My telegram No. 3[A] of 12th January. [1]
Mr. Eden had a further interview with the Polish Prime Minister [2], Minister for Foreign Affairs [3] and Ambassador [4] yesterday when the Poles submitted a further draft reply to the Soviet broadcast. [5] This draft was a distinct advance on the first one and indicated a willingness to consider the Soviet-Polish Frontier question but was somewhat devastating in the language of its later paragraphs, which not only laid down the unexceptional doctrine that the Poles would not recognise changes brought about by force, but that they would not entertain a settlement that contemplated the wresting of half of her territory and eleven million of her people from the Poles.
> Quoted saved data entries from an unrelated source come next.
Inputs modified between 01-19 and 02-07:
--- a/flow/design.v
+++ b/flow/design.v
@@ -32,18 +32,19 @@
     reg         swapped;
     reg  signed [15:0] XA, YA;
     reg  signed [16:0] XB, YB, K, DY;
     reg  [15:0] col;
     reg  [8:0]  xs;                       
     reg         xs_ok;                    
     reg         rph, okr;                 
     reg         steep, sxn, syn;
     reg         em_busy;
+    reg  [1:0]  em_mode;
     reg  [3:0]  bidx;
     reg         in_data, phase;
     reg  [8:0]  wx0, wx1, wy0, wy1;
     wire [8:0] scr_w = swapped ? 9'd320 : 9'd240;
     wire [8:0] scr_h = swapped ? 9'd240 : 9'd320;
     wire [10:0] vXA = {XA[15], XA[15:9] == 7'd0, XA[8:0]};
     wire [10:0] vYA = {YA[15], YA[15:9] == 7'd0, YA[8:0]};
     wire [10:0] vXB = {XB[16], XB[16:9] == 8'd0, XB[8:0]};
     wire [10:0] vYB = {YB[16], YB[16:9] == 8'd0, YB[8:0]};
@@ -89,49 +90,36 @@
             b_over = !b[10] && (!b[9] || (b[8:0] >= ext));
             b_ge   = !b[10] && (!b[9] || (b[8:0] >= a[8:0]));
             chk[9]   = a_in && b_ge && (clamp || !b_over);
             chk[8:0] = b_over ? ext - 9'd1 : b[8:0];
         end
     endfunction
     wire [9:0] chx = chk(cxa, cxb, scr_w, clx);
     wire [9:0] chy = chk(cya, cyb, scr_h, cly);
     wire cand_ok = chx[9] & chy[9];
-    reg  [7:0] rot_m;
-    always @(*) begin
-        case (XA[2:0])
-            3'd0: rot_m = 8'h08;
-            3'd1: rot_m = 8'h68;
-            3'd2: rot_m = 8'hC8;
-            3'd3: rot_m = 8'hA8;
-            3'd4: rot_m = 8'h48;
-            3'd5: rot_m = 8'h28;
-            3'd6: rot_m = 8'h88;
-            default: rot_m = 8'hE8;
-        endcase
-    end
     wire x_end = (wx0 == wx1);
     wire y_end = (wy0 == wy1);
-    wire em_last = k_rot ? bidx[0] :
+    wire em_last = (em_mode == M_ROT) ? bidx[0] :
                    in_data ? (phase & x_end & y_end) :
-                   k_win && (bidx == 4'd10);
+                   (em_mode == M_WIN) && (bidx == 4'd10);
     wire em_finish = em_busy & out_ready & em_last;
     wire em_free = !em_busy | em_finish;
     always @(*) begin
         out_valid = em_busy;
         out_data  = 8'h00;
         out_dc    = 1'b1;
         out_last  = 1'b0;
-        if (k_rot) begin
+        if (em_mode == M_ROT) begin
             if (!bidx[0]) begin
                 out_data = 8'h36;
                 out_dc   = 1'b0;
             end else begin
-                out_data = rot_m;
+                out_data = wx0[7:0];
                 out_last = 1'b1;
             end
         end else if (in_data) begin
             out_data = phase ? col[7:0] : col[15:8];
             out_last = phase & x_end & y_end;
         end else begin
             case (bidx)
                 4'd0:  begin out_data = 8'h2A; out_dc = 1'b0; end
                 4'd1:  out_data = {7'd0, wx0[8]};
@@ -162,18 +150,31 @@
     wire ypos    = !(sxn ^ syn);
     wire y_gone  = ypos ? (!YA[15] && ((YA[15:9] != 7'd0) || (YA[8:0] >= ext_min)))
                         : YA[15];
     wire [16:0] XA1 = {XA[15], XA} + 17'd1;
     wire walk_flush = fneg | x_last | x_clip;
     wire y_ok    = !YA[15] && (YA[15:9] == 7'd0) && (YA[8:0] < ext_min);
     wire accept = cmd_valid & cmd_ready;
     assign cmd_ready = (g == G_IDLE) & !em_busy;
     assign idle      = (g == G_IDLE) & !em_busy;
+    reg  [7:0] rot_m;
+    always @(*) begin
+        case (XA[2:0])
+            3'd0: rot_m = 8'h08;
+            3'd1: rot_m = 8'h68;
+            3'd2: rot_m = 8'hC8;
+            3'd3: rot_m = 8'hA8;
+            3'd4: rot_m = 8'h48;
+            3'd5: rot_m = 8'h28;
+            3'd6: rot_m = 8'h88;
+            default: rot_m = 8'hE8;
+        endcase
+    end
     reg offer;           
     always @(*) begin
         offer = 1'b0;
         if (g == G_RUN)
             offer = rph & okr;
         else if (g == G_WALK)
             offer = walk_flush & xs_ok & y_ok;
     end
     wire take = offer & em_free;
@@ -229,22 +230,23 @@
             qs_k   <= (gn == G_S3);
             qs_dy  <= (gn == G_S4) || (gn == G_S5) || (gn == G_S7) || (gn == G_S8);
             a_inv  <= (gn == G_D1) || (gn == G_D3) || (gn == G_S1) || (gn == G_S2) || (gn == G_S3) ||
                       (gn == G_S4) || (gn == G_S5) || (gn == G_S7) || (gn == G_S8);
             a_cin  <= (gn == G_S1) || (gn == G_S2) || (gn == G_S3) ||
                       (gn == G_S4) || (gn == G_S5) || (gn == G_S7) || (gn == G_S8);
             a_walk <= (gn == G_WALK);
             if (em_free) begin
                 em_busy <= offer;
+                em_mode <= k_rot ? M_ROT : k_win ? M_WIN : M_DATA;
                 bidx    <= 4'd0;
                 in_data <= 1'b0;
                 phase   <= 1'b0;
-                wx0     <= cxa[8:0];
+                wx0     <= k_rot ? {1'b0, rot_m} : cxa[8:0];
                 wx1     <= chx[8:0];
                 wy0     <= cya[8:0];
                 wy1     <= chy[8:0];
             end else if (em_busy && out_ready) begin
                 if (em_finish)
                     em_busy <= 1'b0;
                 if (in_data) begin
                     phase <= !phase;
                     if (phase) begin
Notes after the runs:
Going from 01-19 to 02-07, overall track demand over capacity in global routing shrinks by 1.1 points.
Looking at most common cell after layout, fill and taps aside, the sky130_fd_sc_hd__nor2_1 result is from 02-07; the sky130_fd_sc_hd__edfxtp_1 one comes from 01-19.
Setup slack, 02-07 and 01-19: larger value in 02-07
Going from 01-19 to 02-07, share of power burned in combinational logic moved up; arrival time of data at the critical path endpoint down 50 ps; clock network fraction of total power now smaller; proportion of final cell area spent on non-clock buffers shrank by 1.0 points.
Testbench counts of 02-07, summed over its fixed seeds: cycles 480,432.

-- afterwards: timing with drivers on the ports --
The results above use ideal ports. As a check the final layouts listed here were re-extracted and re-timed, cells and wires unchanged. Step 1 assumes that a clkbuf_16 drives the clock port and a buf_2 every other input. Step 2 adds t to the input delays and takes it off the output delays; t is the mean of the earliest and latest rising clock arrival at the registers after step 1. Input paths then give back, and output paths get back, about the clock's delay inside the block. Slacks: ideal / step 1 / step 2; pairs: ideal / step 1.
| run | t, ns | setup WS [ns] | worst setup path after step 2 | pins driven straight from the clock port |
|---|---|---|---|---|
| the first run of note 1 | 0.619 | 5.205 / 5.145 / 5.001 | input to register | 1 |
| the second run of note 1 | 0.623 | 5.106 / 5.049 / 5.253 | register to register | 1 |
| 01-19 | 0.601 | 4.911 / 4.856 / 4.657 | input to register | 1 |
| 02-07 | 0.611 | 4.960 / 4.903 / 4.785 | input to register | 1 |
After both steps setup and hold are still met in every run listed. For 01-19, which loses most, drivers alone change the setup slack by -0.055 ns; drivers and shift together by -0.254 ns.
What follows belongs to an exercise in optimizing a design on an open flow for small area, a short achievable clock period and few clock cycles per item; a production flow would make more cautious choices.
In this exercise RTL edits were held to simulation tests only and were not proved equivalent to the original.
Power is estimated from default activity; no workload was simulated.

==> nickel <==
==> flow/design.v <==
module ewma_rtt_estimator (
    input  wire        clk,
    input  wire        rst,
    input  wire        cmd_valid,
    output wire        cmd_ready,
    input  wire [1:0]  cmd_op,
    input  wire [63:0] cmd_data,
    output reg         done,
    output reg  [63:0] est_rtt,
    output reg  [63:0] dev_rtt,
    output reg  [63:0] timeout_interval,
    output reg         rtt_valid
);
    localparam [1:0] OP_UPDATE   = 2'd0;
    localparam [1:0] OP_WRITE_TO = 2'd1;
    localparam [1:0] OP_RESET    = 2'd2;
    localparam [1:0] OP_NOP      = 2'd3;
    localparam [63:0] INIT_TIMEOUT = 64'h0000_0000_0001_0000;  
    assign cmd_ready = 1'b1;
    reg        rst_q;
    reg        c_valid;
    reg [1:0]  c_op;
    reg [63:0] c_data;
    always @(posedge clk) begin
        rst_q   <= rst;
        c_valid <= cmd_valid && !rst;
        c_op    <= cmd_op;
        c_data  <= cmd_data;
    end
    reg [63:0] a_est;      
    reg        a_vld;      
    wire [63:0] S = c_data;
    wire a_upd   = c_valid && (c_op == OP_UPDATE);
    wire a_wto   = c_valid && (c_op == OP_WRITE_TO);
    wire a_rcmd  = c_valid && (c_op == OP_RESET);
    wire a_first = a_upd && !a_vld;    
    wire [67:0] u0 = {1'b0, a_est, 3'b000};
    wire [67:0] u1 = {4'b1111, ~a_est};
    wire [67:0] u2 = {4'b0000, S};
    wire [67:0] su = u0 ^ u1 ^ u2;
    wire [67:0] cu = {((u0[66:0] & u1[66:0]) | (u0[66:0] & u2[66:0]) | (u1[66:0] & u2[66:0])), 1'b1};
    wire [3:0]  lo3 = {1'b0, su[2:0]} + {1'b0, cu[2:0]};
    wire        c3  = lo3[3];
    wire [63:0] est_new;
    pfx_add #(.W(64)) add_est (.a(su[66:3]), .b(cu[66:3]), .cin(c3), .s(est_new), .co());
    wire [64:0] d0 = {1'b0, S};
    wire [64:0] d1 = ~su[67:3];
    wire [64:0] d2 = ~cu[67:3];
    wire [64:0] sd = d0 ^ d1 ^ d2;
    wire [64:0] cd = {((d0[63:0] & d1[63:0]) | (d0[63:0] & d2[63:0]) | (d1[63:0] & d2[63:0])), ~c3};
    wire [64:0] diff;
    pfx_add #(.W(65)) add_diff (.a(sd), .b(cd), .cin(1'b1), .s(diff), .co());
    wire [64:0] nx = {1'b0, a_est ^ S};
    wire [64:0] ny = {a_est | ~S, 1'b0};
    wire        neg;
    carry_out #(.W(65)) cmp_neg (.a(nx), .b(ny), .co(neg));
    reg [63:0] b_mag;      
    reg        b_neg;
    reg        b_upd;      
    reg        b_load;     
    reg        b_dz;       
    reg        b_init;     
    reg        b_valid;
    always @(posedge clk) begin
        if (rst_q || a_rcmd) begin
            a_est <= 64'd0;
            a_vld <= 1'b0;
        end else if (a_upd) begin
            a_est <= a_vld ? est_new : S;
            a_vld <= 1'b1;
        end
        b_mag   <= (a_wto || a_first) ? S : (diff[63:0] ^ {64{neg}});
        b_neg   <= neg;
        b_upd   <= a_upd && a_vld;
        b_load  <= a_wto || a_first;
        b_dz    <= a_first || a_rcmd;
        b_init  <= a_rcmd;
        b_valid <= c_valid && !rst;
    end
    wire [65:0] t0 = {1'b0, dev_rtt, 1'b0};
    wire [65:0] t1 = {2'b00, dev_rtt};
    wire [65:0] t2 = {2'b00, b_mag};
    wire [65:0] x  = t0 ^ t1 ^ t2;
    wire [65:0] y  = {((t0[64:0] & t1[64:0]) | (t0[64:0] & t2[64:0]) | (t1[64:0] & t2[64:0])), b_neg};
    wire        c2 = (x[1] & y[1]) | ((x[1] ^ y[1]) & x[0] & y[0]);
    wire [63:0] dev_new;
    pfx_add #(.W(64)) add_dev (.a(x[65:2]), .b(y[65:2]), .cin(c2), .s(dev_new), .co());
    wire [66:0] v0 = {3'b000, a_est};
    wire [66:0] v1 = {1'b0, x[65:2], 2'b00};
    wire [66:0] v2 = {1'b0, y[65:2], 2'b00};
    wire [66:0] sv = v0 ^ v1 ^ v2;
    wire [66:0] cv = {((v0[65:0] & v1[65:0]) | (v0[65:0] & v2[65:0]) | (v1[65:0] & v2[65:0])), 1'b0};
    wire [66:0] qv = {cv[66:3], c2, cv[1:0]};    
    wire [63:0] to_lo;
    wire        to_co;
    pfx_add #(.W(64)) add_to (.a(sv[63:0]), .b(qv[63:0]), .cin(1'b0), .s(to_lo), .co(to_co));
    wire        ovf = to_co | (|sv[66:64]) | (|qv[66:64]);
    always @(posedge clk) begin
        done      <= b_valid && !rst;
        est_rtt   <= a_est;
        rtt_valid <= a_vld;
        if (rst_q || b_dz)
            dev_rtt <= 64'd0;
        else if (b_upd)
            dev_rtt <= dev_new;
        if (rst_q || b_init)
            timeout_interval <= INIT_TIMEOUT;
        else if (b_load)
            timeout_interval <= b_mag;
        else if (b_upd)
            timeout_interval <= to_lo | {64{ovf}};
    end
endmodule
module pfx_add #(parameter W = 64) (
    input  wire [W-1:0] a,
    input  wire [W-1:0] b,
    input  wire         cin,
    output wire [W-1:0] s,
    output wire         co
);
    wire [W-1:0] p = a ^ b;
    reg  [W-1:0] g, t, ng, nt;
    integer i, l, d;
    always @* begin
        g = a & b;
        t = p;
        g[0] = g[0] | (p[0] & cin);
        for (l = 1; l < W; l = l * 2) begin
            ng = g; nt = t;
            for (i = 0; i < W; i = i + 1)
                if (((i / l) % 2) == 1) begin
                    d = (i / l) * l - 1;
                    ng[i] = g[i] | (t[i] & g[d]);
                    nt[i] = t[i] & t[d];
                end
            g = ng; t = nt;
        end
    end
    assign s  = p ^ {g[W-2:0], cin};
    assign co = g[W-1];
endmodule
module carry_out #(parameter W = 64) (
    input  wire [W-1:0] a,
    input  wire [W-1:0] b,
    output wire         co
);
    reg [W-1:0] g, t;
    integer i, l;
    always @* begin
        g = a & b;
        t = a | b;
        for (l = 1; l < W; l = l * 2)
            for (i = 2 * l - 1; i < W; i = i + 2 * l) begin
                g[i] = g[i] | (t[i] & g[i-l]);
                t[i] = t[i] & t[i-l];
            end
    end
    function automatic top_carry;
        input [W-1:0] gg, tt;
        integer k, pos, sz;
        reg c;
        begin
            c = 1'b0;
            pos = 0;
            for (k = 30; k >= 0; k = k - 1) begin
                sz = 1 << k;
                if ((W & sz) != 0) begin
                    c = gg[pos + sz - 1] | (tt[pos + sz - 1] & c);
                    pos = pos + sz;
                end
            end
            top_carry = c;
        end
    endfunction
    assign co = top_carry(g, t);
endmodule
Context: an optimization exercise on an open-source flow, tuned for small area. The choices shown serve that exercise and are no tape-out recipe. Only simulation tests tie the RTL to the original design; equivalence was not proved. Power and IR drop assume default switching activity.

==> flow/design.v <==
module ufla_rdmux (
    input  wire [31:1]      sel,
    input  wire [31*32-1:0] d,
    output wire [31:0]      q
);
    wire [32*11-1:0] y;
    genvar g, h;
    generate
        for (g = 0; g < 10; g = g + 1) begin : grp
            for (h = 0; h < 4; h = h + 1) begin : part
                ufla_aoi3 u_g (.s(sel[3*g+3 -: 3]),
                               .d({d[96*g+64+8*h +: 8], d[96*g+32+8*h +: 8], d[96*g+8*h +: 8]}),
                               .y(y[32*g+8*h +: 8]));
            end
        end
    endgenerate
    assign y[32*10 +: 32] = ~(d[30*32 +: 32] & {32{sel[31]}});
    ufla_nand11 u_n (.y(y), .q(q));
endmodule
module ufla_aoi3 (
    input  wire [2:0]  s,
    input  wire [23:0] d,
    output wire [7:0]  y
);
    assign y = ~((d[7:0]   & {8{s[0]}}) |
                 (d[15:8]  & {8{s[1]}}) |
                 (d[23:16] & {8{s[2]}}));
endmodule
module ufla_nand11 (
    input  wire [32*11-1:0] y,
    output reg  [31:0]      q
);
    integer k;
    always @* begin
        q = 32'hFFFF_FFFF;
        for (k = 0; k < 11; k = k + 1)
            q = q & y[32*k +: 32];
        q = ~q;
    end
endmodule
This draft Eden induced the Poles to reconsider and as a result of a further meeting today the Poles are now considering a new draft which, if accepted, would be as satisfactory as can be hoped for.
Broadly it is a non-controversial and non-offensive reply to the Soviet broadcast indicating the Poles’ willingness to discuss the question of frontiers.
If this draft, or something like it, is accepted by the Poles and published, the idea is that it should then be endeavoured to bring about a meeting in Moscow where the matter could be thrashed out between the Russians and the Poles with the United Kingdom and American Ambassadors present. This would give effect to the agreement reached at the Moscow Conference for questions of high policy being dealt with in the three capitals between the Foreign Secretary of the country in whose capital the Conference was held, and the Ambassadors of the other two countries.
There is little doubt but that the Russians would agree to such conversations and it is hoped that it will be possible to persuade the Poles to do so as well and not raise the barrier of the necessity for the resumption of diplomatic relations before discussions are entered into, upon which they have been inclined to be insistent but are now weakening.
The matter will have to be settled in the immediate future and it is difficult to make a forecast as to whether the Poles will accept the advice which Eden has given to them. The present indications are that they may, but they are a very temperamental people and liable at any movement to lapse into a ‘suicide’ mood when their actions become quite unpredictable.
I assume telegram 366 of January 13th [6] was despatched before receipt of Dominions Office D.51 [7] and my 3[A] of January 12th.
BRUCE
_1 In cablegram 3[A] Bruce conveyed the substance of his conversation with Eden on 10 January, during which he had urged Eden to put ‘the strongest pressure’ on the Poles to respond to the Soviet Govt’s overtures. These overtures were reported by Maloney, in cablegram 9 of 11 January, as involving the transfer of German-held territory to the west to a ‘strong and independent Poland’ and Soviet willingness to discuss Poland’s eastern border.
Both cablegrams are on file AA:A989, 44/715/5/2, ii.
2 Stanislaw Mikolajczyk.
3 Tadeusz Romer.
4 Count Edward Raczynski.
5 The broadcast refers to the overtures reported by Maloney in his cablegram cited in note 1.
6 Document 11.
7 Dispatched 12 January. On the file cited in note 1.